Now we’re starting to get creative. When you design your A/B test, you’ll need to create your A and B groups. When doing so, make sure that these groups are identical except for the metric you’re measuring. Also, be sure to avoid any biases that might skew your results. - Accumulate data.
Let your test run. Make sure you log or record all the data that might be relevant for you to later analyze the results. Also, make sure you give your A/B test enough time to run so it generates an ample amount of representative data. - Analyze the results.
Below, you’ll find information about how to draw conclusions based on which group “won” the test.
Frequentist or Bayesian?
The Frequentist method and Bayesian method are two approaches to statistics, each with its own unique view of, among many other things, analyzing the results of an A/B test. Each approach has its own set of advantages.
The Frequentist method
This method involves using p-values to choose between two hypotheses. The first hypothesis is the null hypothesis (there is no difference between A and B). The second is the alternative hypothesis (i.e. A!=B , A>B or A<B etc.).

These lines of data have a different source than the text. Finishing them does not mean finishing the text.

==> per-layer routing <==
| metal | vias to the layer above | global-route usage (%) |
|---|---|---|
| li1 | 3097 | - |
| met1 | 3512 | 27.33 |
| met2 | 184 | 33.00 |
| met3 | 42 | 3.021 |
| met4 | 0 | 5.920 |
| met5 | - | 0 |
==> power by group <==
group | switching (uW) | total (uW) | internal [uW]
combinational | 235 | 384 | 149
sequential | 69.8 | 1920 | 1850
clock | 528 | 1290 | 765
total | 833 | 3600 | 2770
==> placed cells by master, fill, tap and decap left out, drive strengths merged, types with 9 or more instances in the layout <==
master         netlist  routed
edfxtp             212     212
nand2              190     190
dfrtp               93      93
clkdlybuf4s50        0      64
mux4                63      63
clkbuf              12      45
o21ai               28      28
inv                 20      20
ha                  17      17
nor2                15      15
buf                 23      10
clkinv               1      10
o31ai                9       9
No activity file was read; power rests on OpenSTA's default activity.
## config.mk

```make
export PLATFORM = sky130hd
export DESIGN_NAME = vga_frame_grabber
export DESIGN_NICKNAME = d
export VERILOG_FILES = /design/src/rtl/vga_frame_grabber.sv
export SDC_FILE = /design/constraint.sdc
export NUM_CORES = 1
export LEC_CHECK = 0
export BUFFER_PORTS_ARGS = -buffer_cell sky130_fd_sc_hd__buf_2
export CORE_MARGIN = 2
export CORE_UTILIZATION = 65
export CTS_CLUSTER_DIAMETER = 60
export DETAILED_ROUTE_END_ITERATION = 16
export PLACE_DENSITY_LB_ADDON = 0.25
export RECOVER_POWER = 100
export SYNTH_ARGS = -nofsm -noshare
export SYNTH_HDL_FRONTEND = slang
export SYNTH_SLANG_ARGS = --single-unit
```

## constraint.sdc

```tcl
create_clock -name GCLK -period 9.3 [get_ports GCLK]
set_clock_uncertainty 0.2 [all_clocks]
set_input_delay 0.93 -clock GCLK [delete_from_list [all_inputs] [get_ports GCLK]]
set_output_delay 0.93 -clock GCLK [all_outputs]
set_load 0.05 [all_outputs]
```
**src/rtl/mem_port_arbiter.sv**
```systemverilog
// mem_port_arbiter: shares one single-port memory between the fetch
// port (i_*) and the data port (d_*), one transaction at a time.
// Ports: clk, rst (sync, active-low); i_req/i_addr -> i_rdata/i_rvalid;
// d_req/d_addr/d_wmask/d_wdata -> d_rdata/d_rvalid; mem_req/mem_addr/
// mem_wmask/mem_wdata -> memory, mem_ack/mem_rdata <- memory; o_stall.
// Build option: define ARB_RR_EN for round-robin conflict resolution,
// otherwise data always beats fetch.
module mem_port_arbiter #(
  parameter int AW = 32,
  parameter int DW = 32
) (
  input  logic            clk,
  input  logic            rst,
  input  logic            i_req,
  input  logic [AW-1:0]   i_addr,
  output logic [DW-1:0]   i_rdata,
  output logic            i_rvalid,
  input  logic            d_req,
  input  logic [AW-1:0]   d_addr,
  input  logic [DW/8-1:0] d_wmask,
  input  logic [DW-1:0]   d_wdata,
  output logic [DW-1:0]   d_rdata,
  output logic            d_rvalid,
  output logic            mem_req,
  output logic [AW-1:0]   mem_addr,
  output logic [DW/8-1:0] mem_wmask,
  output logic [DW-1:0]   mem_wdata,
  input  logic            mem_ack,
  input  logic [DW-1:0]   mem_rdata,
  output logic            o_stall
);

  typedef enum logic [2:0] {
    IDLE,
    BUSY_I,
    BUSY_D,
    RESP_I,
    RESP_D
  } state_e;

  state_e          state_q, state_d;
  logic [AW-1:0]   addr_q, addr_d;
  logic [DW/8-1:0] wmask_q, wmask_d;
  logic [DW-1:0]   wdata_q, wdata_d;
  logic [DW-1:0]   i_rdata_q, i_rdata_d;
  logic [DW-1:0]   d_rdata_q, d_rdata_d;
  logic            pick_d, pick_i;

`ifdef ARB_RR_EN
  // 1 = fetch was served last, so data wins the next conflict.
  logic last_q, last_d;

  assign pick_d = d_req & ~(i_req & ~last_q);
`else
  assign pick_d = d_req;
`endif
  assign pick_i = i_req & ~pick_d;

  always_comb begin
    state_d   = state_q;
    addr_d    = addr_q;
    wmask_d   = wmask_q;
    wdata_d   = wdata_q;
    i_rdata_d = i_rdata_q;
    d_rdata_d = d_rdata_q;
`ifdef ARB_RR_EN
    last_d    = last_q;
`endif
    unique case (state_q)
      IDLE: begin
        unique case (1'b1)
          pick_d: begin
            state_d = BUSY_D;
            addr_d  = d_addr;
            wmask_d = d_wmask;
            wdata_d = d_wdata;
          end
          pick_i: begin
            state_d = BUSY_I;
            addr_d  = i_addr;
            wmask_d = '0;
            wdata_d = '0;
          end
          default: ;
        endcase
      end
      BUSY_I: begin
        if (mem_ack) begin
          state_d   = RESP_I;
          i_rdata_d = mem_rdata;
`ifdef ARB_RR_EN
          last_d    = 1'b1;
`endif
        end
      end
      BUSY_D: begin
        if (mem_ack) begin
          state_d   = RESP_D;
          d_rdata_d = mem_rdata;
`ifdef ARB_RR_EN
          last_d    = 1'b0;
`endif
        end
      end
      RESP_I:  state_d = IDLE;
      RESP_D:  state_d = IDLE;
      default: state_d = IDLE;
    endcase
  end

  always_ff @(posedge clk) begin
    if (!rst) begin
      state_q   <= IDLE;
      addr_q    <= '0;
      wmask_q   <= '0;
      wdata_q   <= '0;
      i_rdata_q <= '0;
      d_rdata_q <= '0;
`ifdef ARB_RR_EN
      last_q    <= 1'b1;
`endif
    end else begin
      state_q   <= state_d;
      addr_q    <= addr_d;
      wmask_q   <= wmask_d;
      wdata_q   <= wdata_d;
      i_rdata_q <= i_rdata_d;
      d_rdata_q <= d_rdata_d;
`ifdef ARB_RR_EN
      last_q    <= last_d;
`endif
    end
  end

  assign mem_req   = (state_q == BUSY_I) |
                     (state_q == BUSY_D);
  assign mem_addr  = addr_q;
  assign mem_wmask = wmask_q;
  assign mem_wdata = wdata_q;
  assign i_rvalid  = (state_q == RESP_I);
  assign d_rvalid  = (state_q == RESP_D);
  assign i_rdata   = i_rdata_q;
  assign d_rdata   = d_rdata_q;
  assign o_stall   = (i_req & ~i_rvalid) |
                     (d_req & ~d_rvalid);

endmodule

```
**config.mk**
```make
export PLATFORM = sky130hd
export DESIGN_NAME = mem_port_arbiter
export DESIGN_NICKNAME = d
export VERILOG_FILES = /design/src/rtl/mem_port_arbiter.sv
export SDC_FILE = /design/constraint.sdc
export NUM_CORES = 1
export LEC_CHECK = 0
export BUFFER_PORTS_ARGS = -buffer_cell sky130_fd_sc_hd__buf_2
export CORE_ASPECT_RATIO = 0.7
export CORE_MARGIN = 2
export CORE_UTILIZATION = 40
export DETAILED_ROUTE_END_ITERATION = 7
export GPL_TIMING_DRIVEN = 0
export HOLD_SLACK_MARGIN = 0.02
export PLACE_DENSITY = 0.84
export SYNTH_ARGS = -nofsm -noshare
export SYNTH_HDL_FRONTEND = slang
export SYNTH_SLANG_ARGS = --single-unit
```
**constraint.sdc**
```tcl
create_clock -name clk -period 5.1 [get_ports clk]
set_input_delay 0.51 -clock clk [delete_from_list [all_inputs] [get_ports clk]]
set_output_delay 0.51 -clock clk [all_outputs]
set_load 0.03 [all_outputs]
```
# Word level (Yosys, flattened, before mapping)

Cells that the tools add are included.

Bits in registers: 135
Latch bits: 0
RAM bits: 0
Bits in read-only memories: 0
Output and inout bits: 136
Word-level logic and storage cells: 34
Memories: 0

Add/subtract/negate cells: 0
Multipliers: 0
Div/mod/pow operators: 0
$lt $le $gt $ge: 0
Equal/unequal tests: 7
Shift operators: 0
Multiplexer cells: 7
Bitwise logic cells: 8
Reduce and logical (&&, ||, !) cells: 6

Operators by type and width:

| operator                                                               | number |
|---|---|
| 32-bit one-hot mux with 2 select lines                                 | 2 |
| 3-bit one-hot mux with 3 select lines                                  | 1 |
| 4-bit one-hot mux with 2 select lines                                  | 1 |
| 3-bit by 2-bit equality test with 1-bit output (second input constant) | 2 |
| 3-bit two-way mux                                                      | 2 |
| 3-bit one-hot mux with 2 select lines                                  | 1 |
| 2-bit AND reduction                                                    | 3 |
| 2-bit != test (second input constant)                                  | 2 |
| 1-bit bitwise AND                                                      | 3 |
| 3-bit by 1-bit equality test with 1-bit output (second input constant) | 1 |
| 3-bit equality test (second input constant)                            | 1 |
| 3-bit zero test                                                        | 1 |
| 3-bit != test (second input constant)                                  | 1 |
| 1-bit inverter                                                         | 3 |
| 3-bit AND reduction                                                    | 1 |
| 1-bit OR                                                               | 2 |
| 2-bit nonzero test                                                     | 1 |

# Longest topological paths before layout

Gate-level depths: netlist (run 1).

Depth in word-level cells: 4
Depth in mapped cells: 7
Depth with buffers taken out: 3

# Worst setup path after synthesis (run 1)

OpenSTA, ideal clock, no wires.

Path type: register -> output
Start point: register state_q[0]
End point: output o_stall
Data arrival time: 1.753 ns
Setup slack: 2.837 ns
Cell stages (with the launch flop): 5
Buffers on the path: 1
Cells stage by stage: dfxtp_1 buf_2 inv_1 nor3b_1 o22ai_1

Cells in the longest elaborated chain, start to end: 4
Elaborated cells on any way between the ends: 7

Ends and longest elaborated chain:

| item                                           | line | source |
|---|---|---|
| start: declaration                             | 41   | `state_e state_q, state_d;` |
| start signal: assignment                       | 123  | `state_q <= state_d;` |
| 3-bit by 2-bit equality test with 1-bit output | 140  | `assign i_rvalid = (state_q == RESP_I);` |
| via i_rvalid                                   | 17   | `output logic i_rvalid,` |
| 1-bit inverter                                 | 144  | `assign o_stall = (i_req & ~i_rvalid) \|` |
| 1-bit bitwise AND                              | 144  |  |
| 1-bit OR                                       | 144  |  |
| end: declaration                               | 30   | `output logic o_stall` |

The timed path passes the listed nets, and every way through them passes these cells.

# Worst setup path after layout (run 1)

Start point: register state_q[0]
End point: output o_stall

Cells in the longest elaborated chain, start to end: 4
Elaborated cells on any way between the ends: 7

Ends and longest elaborated chain:

| item                                                                                         | line |
|---|---|
| 3-bit by 2-bit equality test with 1-bit output / 3-bit equality test (equally long branches) | 140, 141 |
| 1-bit inverter, on equally long branches                                                     | 144, 145 |
| 1-bit bitwise AND, on equally long branches                                                  | 144, 145 |
| 1-bit OR *                                                                                   | 144 |

Every way passes the cells marked *; elsewhere a longest branch is shown, timed or not.

==> impl_metrics.env, run 1 <==
export IMPL_post_route_period_util_pct=41.4
export IMPL_htree_levels=4
export IMPL_synth_edf_count=0
export IMPL_outcome="complete, no violations"
export IMPL_grt_max_degree=17
export IMPL_area_delta_synth_final_pct=42.4
export IMPL_hold_viol=0
export IMPL_wirelength_um=14400
export IMPL_ant_nets=0
export IMPL_crit_required_ps=4590
export IMPL_fp_row_count=34
export IMPL_grt_pass1_vias=4672
export IMPL_cts_root_buf="clkbuf_16"
export IMPL_hold_buffers=0
export IMPL_grt_setup_unrepaired="no"
export IMPL_power_density_mw_per_mm2=392
export IMPL_fin_setup_tns_ps=0
export IMPL_die_h_um=98.7
export IMPL_reg2reg_depth=6
export IMPL_relSlewSlack_pct=53.8
export IMPL_tightest_slew_ps=693
export IMPL_cp_end_kind="output port"
export IMPL_hp_class="in2reg"
export IMPL_diodes=0
export IMPL_cts_buffers=17
export IMPL_worstSetupStartpointType="flip-flop"
export IMPL_numPlacedInstances=971
export IMPL_chipWidth_um=139
export IMPL_finalClockSkew_ps=10.2
export IMPL_post_route_util_pct=58.5
export IMPL_synthCells=537
export IMPL_cts_repair_resized=0
export IMPL_cts_buffer_depth=2
export IMPL_yosysUniqueCellTypes=28
export IMPL_whs_ps=329
export IMPL_rrSetupSlack_ps=3190
export IMPL_final_cells=1002
export IMPL_yosysWarnings=0
export IMPL_r2r_start="state_q[1]"
export IMPL_synth_seq_cells=135
export IMPL_grt_first_pass_wirelength_um=23100
export IMPL_final_max_slew_viol_count=0
export IMPL_worstSetupEndpoint="o_stall"
export IMPL_ys_seq_area_share_pct=52.8
export IMPL_dr_pass1_iters=4
export IMPL_synth_fp_nets=674
export IMPL_arrival_ps=1600
export IMPL_coreArea_mm2=0.0125
export IMPL_r2r_end="mem_wdata[13]"
export IMPL_setup_violations_final=0
export IMPL_final_cell_mix="280 x buf_2, 135 x dfxtp_1, 130 x nand2_1"
export IMPL_portBuffers=272
export IMPL_drt_iter0_drc=187
export IMPL_final_common_cell="buf_2"
export IMPL_syn_avg_cell_area_um2=9.53
export IMPL_maxCapViolCount=0
export IMPL_hpwlAfterDp_um=11200
export IMPL_syn_cell_area_mm2=0.00512
export IMPL_clock_sinks=135
export IMPL_fmax_ghz=0.473
export IMPL_period_needed_ps=2110
export IMPL_die_area_mm2=0.0137
export IMPL_cts_tree="built"
export IMPL_async_flop_share_pct=0
export IMPL_final_layout_size_suffix_gt1_share_pct=37.7
export IMPL_cp_startpoint="state_q[0]"
export IMPL_synth_top_flop_cell="dfxtp_1"
export IMPL_clk_latency_ps=400
export IMPL_ir_worst_vdd_mv=0.302
export IMPL_viasPerCell=4.80
export IMPL_cts_clk_slew_worst_paths_ps=60
export IMPL_track_usage_pct=20.8
export IMPL_antenna_found_initial=0
export IMPL_place_gp_congestion=0.808
export IMPL_ios=273
export IMPL_crit_fanout=9
export IMPL_detail_route_wl_per_cell_um=14.4
export IMPL_num_vias=4812
export IMPL_power_leakage_uw=0.00347
export IMPL_postCtsSetupRepairBufs=0
export IMPL_drc=0
export IMPL_start_util_pct=41.1
export IMPL_nNetsFinal=965
export IMPL_path_class="reg2out"
export IMPL_globalRouteOverflowTotal=0
metal layers:
metal  global-route usage [%]  routed length (um)  up-vias
met5                        0                   0        -
met4                     5.36                 115        0
met3                     6.51                 979        8
met2                     34.2                6660      172
met1                     26.7                6630     2179
li1                         -                   -     2453
state kept, by name (all words and copies together) (netlist names):
| register | flops |
|---|---|
| mem_wdata | 32 |
| d_rdata | 32 |
| mem_wmask | 4 |
| state_q | 3 |
| mem_addr | 32 |
| i_rdata | 32 |
worst min-delay path by stage:
stage | start | endpoint | slack, ps | depth (start not counted)
global route | d_wdata[7] | mem_wdata[7] | 310 | 2
global placement | i_rdata[22] | i_rdata[22] | 450 | 2
floorplan | state_q[2] | state_q[1] | 510 | 2
detailed placement | mem_wdata[25] | mem_wdata[25] | 450 | 1
finish | d_wdata[25] | mem_wdata[25] | 330 | 2
CTS | d_wdata[16] | mem_wdata[16] | 310 | 2
logic make-up after synthesis:
logic type | count (synthesis) | share of synthesized area [%]
compound gates | 168 | 23.8
xor+xnor | 1 | 0.171
buf+inv | 55 | 4.96
flops | 135 | 52.8
mux | 32 | 6.26
simple gates | 146 | 12.0
worst max-delay path, stage by stage (launching register included):
cell     delay, ps
dfxtp_1        310
buf_2          190
inv_1          100
nor3b_1        310
o22ai_1        110
buf_2          190
layout make-up:
type	count	area (um2)
plain buffers	52	243
clock buffers	20	457
clock inverters	11	149
fillers	1115	5170
inverters	3	11.3
multi-input cells	347	2160
flip-flops and latches	135	2700
well taps	162	203
repair buffers	272	1360
stage by stage:
stage / setup slack (ps) / power, uW / cell area (um2)
after floorplan: 2840 / 1470 / 5120
after global placement: 2920 / 1640 / 6680
after detailed placement: 2900 / 1650 / 6680
after CTS: 2940 / 2890 / 7290
after global routing: 2870 / 2980 / 7290
final: 2990 / 2860 / 7290
report_power, final:
part           switching, uW  total (uW)  internal, uW  leakage (uW)
combinational            303         468           165       0.00208
sequential              32.2        1160          1120       0.00110
clock                    444        1240           794      0.000288
total                    779        2860          2080       0.00347
Yosys cell counts (2+ instances only):
cell / number / area [um2]
nand4bb_1: 2 / 22.5
buf_6: 5 / 56.3
o21ai_0: 3 / 15.0
nor4bb_1: 2 / 20.0
inv_1: 3 / 11.3
o21ai_1: 30 / 150
nand2_1: 130 / 488
mux2i_1: 32 / 320
buf_1: 3 / 11.3
o211ai_1: 32 / 240
nor3b_1: 2 / 15.0
a21boi_0: 64 / 480
buf_2: 8 / 40.0
nor2_1: 3 / 11.3
a22o_1: 36 / 315
clkbuf_1: 36 / 135
dfxtp_1: 135 / 2700
Note: power is estimated with default switching activity, not from simulation.
==> run 2: changes to the inputs <==
Clock period 5.1 ns to 1.97 ns, I/O delays scaled along.
==> run 2 against run 1 <==
Compared with the run above:
- power rose to 2.6 times the previous value
- sequential power grew to 2.6 times the previous value
- critical path type is now reg2reg
- clock skew down 1.3 ps
- register-to-register slack worse by 3100 ps
==> impl_metrics.env, run 2 (synthesis results as in run 1) <==
export IMPL_totalPowerFinal_uw=7470
export IMPL_detail_route_wl_per_cell_um=14.9
export IMPL_fin_setup_tns_ps=0
export IMPL_power_leakage_uw=0.00360
export IMPL_grtUsageMet1_pct=28.1
export IMPL_cts_tree="built"
export IMPL_tightest_slew_ps=691
export IMPL_outcome="complete, no violations"
export IMPL_fp_row_count=34
export IMPL_grt_pass1_vias=4829
export IMPL_final_max_slew_viol_count=0
export IMPL_globalRouteOverflowTotal=0
export IMPL_die_area_mm2=0.0137
export IMPL_dr_pass1_iters=4
export IMPL_ios=273
export IMPL_final_layout_size_suffix_gt1_share_pct=37.5
export IMPL_diodes=0
export IMPL_power_density_mw_per_mm2=988
export IMPL_coreArea_mm2=0.0125
export IMPL_hpwlAfterDp_um=11200
export IMPL_start_util_pct=41.1
export IMPL_globalRoute_busiestLayer="met2"
export IMPL_met2_usage_pct=35.7
export IMPL_clk_latency_ps=400
export IMPL_die_h_um=98.7
export IMPL_cts_root_buf="clkbuf_16"
export IMPL_arrival_ps=2140
export IMPL_maxCapViolCount=0
export IMPL_crit_fanout=10
export IMPL_grt_max_degree=17
export IMPL_worstSetupStartpointType="flip-flop"
export IMPL_num_vias=4995
export IMPL_period_needed_ps=1860
export IMPL_hp_class="in2reg"
export IMPL_hold_viol=0
export IMPL_wirelength_um=15300
export IMPL_area_delta_synth_final_pct=47.6
export IMPL_finalClockSkew_ps=8.90
export IMPL_slowest_delay_ps=380
export IMPL_nNetsFinal=990
export IMPL_drt_iter0_drc=225
export IMPL_ir_worst_vdd_mv=0.752
export IMPL_use_met3_pct=6.27
export IMPL_grt_setup_unrepaired="no"
export IMPL_final_common_cell="buf_2"
export IMPL_path_class="reg2reg"
export IMPL_post_route_period_util_pct=94.5
export IMPL_htree_levels=4
export IMPL_place_gp_congestion=0.808
export IMPL_ant_nets=0
export IMPL_cp_end_kind="flip-flop"
export IMPL_portBuffers=272
export IMPL_antenna_found_initial=0
export IMPL_viasPerCell=4.86
export IMPL_fmax_ghz=0.537
export IMPL_clock_sinks=135
export IMPL_grt_first_pass_wirelength_um=24100
export IMPL_crit_chain="buf_6 > or3_4 > buf_6 > o21a_1 > buf_2 > buf_2 > a22o_1"
export IMPL_relSlewSlack_pct=53.9
export IMPL_final_cell_mix="280 x buf_2, 135 x dfxtp_1, 130 x nand2_1"
export IMPL_chipWidth_um=139
export IMPL_cts_clk_slew_worst_paths_ps=60
export IMPL_track_usage_pct=21.7
export IMPL_crit_required_ps=2250
export IMPL_setup_violations_final=0
export IMPL_drc=0
export IMPL_slowest_stage="or3_4"
export IMPL_cts_buffers=17
export IMPL_cts_buffer_depth=2
[run 2: worst paths after layout]
path,startpoint,endpoint,slack [ps],depth (start not counted)
worst max-delay path,state_q[2],mem_wdata[25],110,7
worst min-delay path,d_wdata[5],mem_wdata[5],40,2
worst max register to register,state_q[2],mem_wdata[25],110,7
worst min register to register,d_rdata[0],d_rdata[0],460,2
[run 2: power breakdown]
part,internal [uW],switching [uW]
Clock,2060,1150
Sequential,2910,87.4
Combinational,462,801
[run 2: worst max-delay path, delay by kind of cell, from the launching register on]
kind            cells  cell delay (ps)
simple gates        1              380
compound gates      2              390
buf+inv             4              670
flops               1              300
[run 2: layout make-up]
| cell class | instances | area (um2) |
|---|---|---|
| fillers | 1077 | 4910 |
| flip-flops and latches | 135 | 2700 |
| multi-input cells | 347 | 2160 |
| repair buffers | 298 | 1620 |
| clock buffers | 20 | 457 |
| plain buffers | 51 | 248 |
| well taps | 162 | 203 |
| clock inverters | 11 | 149 |
| inverters | 3 | 11.3 |
[run 2: per-layer routing]
layer	share of wire, %	routed length [um]
met5	0	0
met2	46	7050
met3	6.4	980
met1	46	7090
met4	0.89	136
[run 2: repair_timing]
action / in CTS / in global routing
setup buffers: 0 / 0
hold buffers: 23 / 3
hold endpoints to repair: 23 / 3
resized for setup: 0 / 13
endpoints found under the setup margin: 0 / 59
[run 2: stage by stage]
step | cells | util [%] | area (um2) | hold slack, ps | setup WS (ps)
detailed placement | 971 | 53.6 | 6680 | 417 | 81.2
global route | 1027 | 60.6 | 7550 | 24.1 | 30.1
CTS | 1025 | 60.3 | 7520 | 20.8 | 48.5
global placement | 971 | 53.6 | 6680 | 413 | 86.2
floorplan | 537 | - | 5120 | 330 | 19.9
finish | 1027 | 60.6 | 7550 | 37.4 | 109
==> run 3: changes to the inputs <==
==> constraint.sdc (replaced) <==
create_clock -name clk -period 1.97 [get_ports clk]
set_input_delay 0.0985 -clock clk [delete_from_list [all_inputs] [get_ports clk]]
set_output_delay 0.0985 -clock clk [all_outputs]
set_load 0.03 [all_outputs]
==> run 3 against run 2 <==
Compared with the run above:
- critical path depth stayed put
- routed wire length grew 21%
- final area up 14%
- count of clock-buffer cells in the layout did not move
- global-route usage is 4.8 points higher
- worst setup slack got worse by 12 ps
- sequential power barely moved
- non-clock buffer count is 105 higher
- first-iteration DRC count increased by 3.6%
- combinational power is 17% higher
- flip-flop and latch count did not move
- clock skew rose by 4.8 ps
- critical path type unchanged
- highest routed layer unchanged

A p-value measures the likelihood of observing a difference between A and B that is at least as extreme as what we actually observed. As soon as this value achieves statistical significance, the experiment is complete.
The Bayesian method
At Bigabid, we (for the most part) prefer the Bayesian approach in general, and also in A/B testing methodology as well. This involves modeling the metric for each variant as a random variable with some probability distribution.
In Bayesian A/B testing, we model each parameter as a random variable with some probability distribution. Based on prior experience, we might believe that that the CTR of some creative for a certain audience has some range of possible values, this belief is expressed in our prior distribution. After observing data from both variants, we update our prior beliefs about the most likely values for each variant. Below, I show an example of how the posterior distribution might look after observing data.
By calculating the posterior distribution for each variant, we can express the uncertainty about our beliefs through probability statements. For example, we can ask “What is the probability that the CTR of creative B is larger than the CTR of creative A for the same audience, given all else equal?”.
Conclusion
A/B testing is one of the most popular—and powerful—ways to gather information and make data-based decisions. At Bigabid, we use A/B testing constantly on practically anything we can measure. After all, data-driven decisions are always preferable to decisions based on hunches.
When you’re setting out to perform an A/B test, consider which method described above suits you better, and be sure to follow the five steps we outlined for executing your test.